There exists exactly one Pythagorean triplet for which a + b + c = 1000.
Find the product abc.

Solution

A problem like this is perfect for Haskell, since we can transform the mathematical description par for par into a programm:

solution n = head [a * b * c |
    c <- [1..n],
    b <- [1..c],
    a <- [1..b],
    a^2 + b^2 == c^2,
    a + b + c == n]

However, it takes quite some time to find the solution with this brute force attempt.
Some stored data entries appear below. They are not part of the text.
==> flow/design.v <==
`timescale 1ns / 1ps
module valid_ready_FF #(
    parameter DATA_WIDTH = 128
)
(
    input clk,
    input reset,
    input                   i_valid,
    output                  i_ready,
    input  [DATA_WIDTH-1:0] i_data,
    output reg                  o_valid,
    input                       o_ready,
    output reg [DATA_WIDTH-1:0] o_data
);
    assign i_ready = o_ready | ~o_valid;
    always @(posedge clk) begin
        if(reset) begin
            o_valid <= 1'b0;
            o_data  <= 'd0;
        end
        else if(i_ready) begin
            o_valid <= i_valid;
            o_data  <= i_data;
        end
    end
endmodule
## labyrinth_car
module labyrinth_car
(
	input  		 clk	,
	input  		 rst	,	 
	input  		 echoR,
	input  		 echoL,
	input  		 echoM,
	output 		 trigR,	 
	output 		 trigL,
	output 		 trigM,
	output 		 Tx	,
	output [3:0] motors_PWM,
	output 		 led,
	output 		 buzzer
);
wire [ 7:0] dataTransmit;
wire 			TxEnable 	;
wire [11:0] distanceR	;
wire [11:0] distanceL	;
wire [11:0] distanceM	;
wire 			endR 			;
wire 			endL			;
wire 			endM			;
wire [27:0]	duty			;
UART_Tx UART_Transmitter(
	.i_Clock(clk)        	,
	.i_Reset(rst)        	,
	.i_TX_DV(TxEnable)     	,
	.i_TX_Byte(dataTransmit),
	.o_TX_Serial(Tx) 		,
	.o_TX_Done()
);
algoritamKretanja AK
(
	.clk(clk)		,
	.rst(rst)		,
	.USR(distanceR),
	.USL(distanceL),
	.USM(distanceM),
	.endR(endR)		,
	.endL(endL)		,
	.endM(endM)		,
	.TxEnable(TxEnable)	,
	.TxData(dataTransmit),
	.duty(duty),
	.led(led),
	.buzzer(buzzer)
);
hcsr04 UltrasonicR
(
	.clk(clk)		,
	.rst(rst)		,
	.echoPin(echoR),
	.trigPin(trigR),
	.o_distance(distanceR),
	.M_end(endR)
);
hcsr04 UltrasonicL
(
	.clk(clk)		,
	.rst(rst)		,
	.echoPin(echoL),
  ...
Settings: LEC_CHECK=0, ABC_AREA=1, CAP_MARGIN=35, CELL_PAD_IN_SITES_DETAIL_PLACEMENT=2, CELL_PAD_IN_SITES_GLOBAL_PLACEMENT=2, CORE_ASPECT_RATIO=0.6, CORE_MARGIN=7, CORE_UTILIZATION=50, GPL_ROUTABILITY_DRIVEN=1, GPL_TIMING_DRIVEN=1, PLACE_DENSITY_LB_ADDON=0.25, SLEW_MARGIN=40; clock period 10.0 ns.
run.sh (not shown) runs the stock make flow with config.mk's settings and CLKGATE_MAP_FILE=.
The first run aborted during 3_1_place_gp_skip_io (FLW-0024).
One improvement is to use the fact that \(a+b+c=n\) which lets us construct the variable c as \(c=n - a - b\) (we could construct c as \(c=\sqrt{a^2+b^2}\), but this is computational much more expensive and of course we could construct a and b but this would require another check if the result becomes negative). This minimal change reduces the execution time tremendously:

solution n = head [a * b * c |
  b <- [1..n],
  a <- [1..b],
  let c = n - a - b,
  a^2 + b^2 == c^2]

In order to keep the relation \(a<b<c\), we would need to add a check of \(b<c\), but as \(a^2+b^2=c^2 \Rightarrow b<c\) for \(a>0\), we can skip this test. But based on the fact that \(a<b<c\), we can conclude even more, namely that \(a<n/3\) and \(a<b<n/2\). With this, we can further improve the search space:

solution n = head [a * b * c |
  a <- [1..quot n 3],
  b <- [a..quot n 2],
  let c = n - a - b,
  a^2 + b^2 == c^2]

We learned quite a lot already, but the search space is still too large, so back to the drawing board.We know \(a+b=n-c\) and \(a^2+b^2=c^2\), which implies that \(2ab = (n-c)^2 - c^2\). When subtracting the two equations, we get \(a^2 - 2ab + b^2 = c^2 - (n-c)^2 + c^2 = c^2 - n^2 + 2nc\). Since \((a-b)^2 = c^2 - n^2 + 2nc\), we know the right part must be square. We achieved, that we completely removed a and b! As we constructed the triplet this way, we find a solution if the integer square root exists and the result will be maximized as \(abc = n(n/4)^2 - n(c - n/4)^2 \).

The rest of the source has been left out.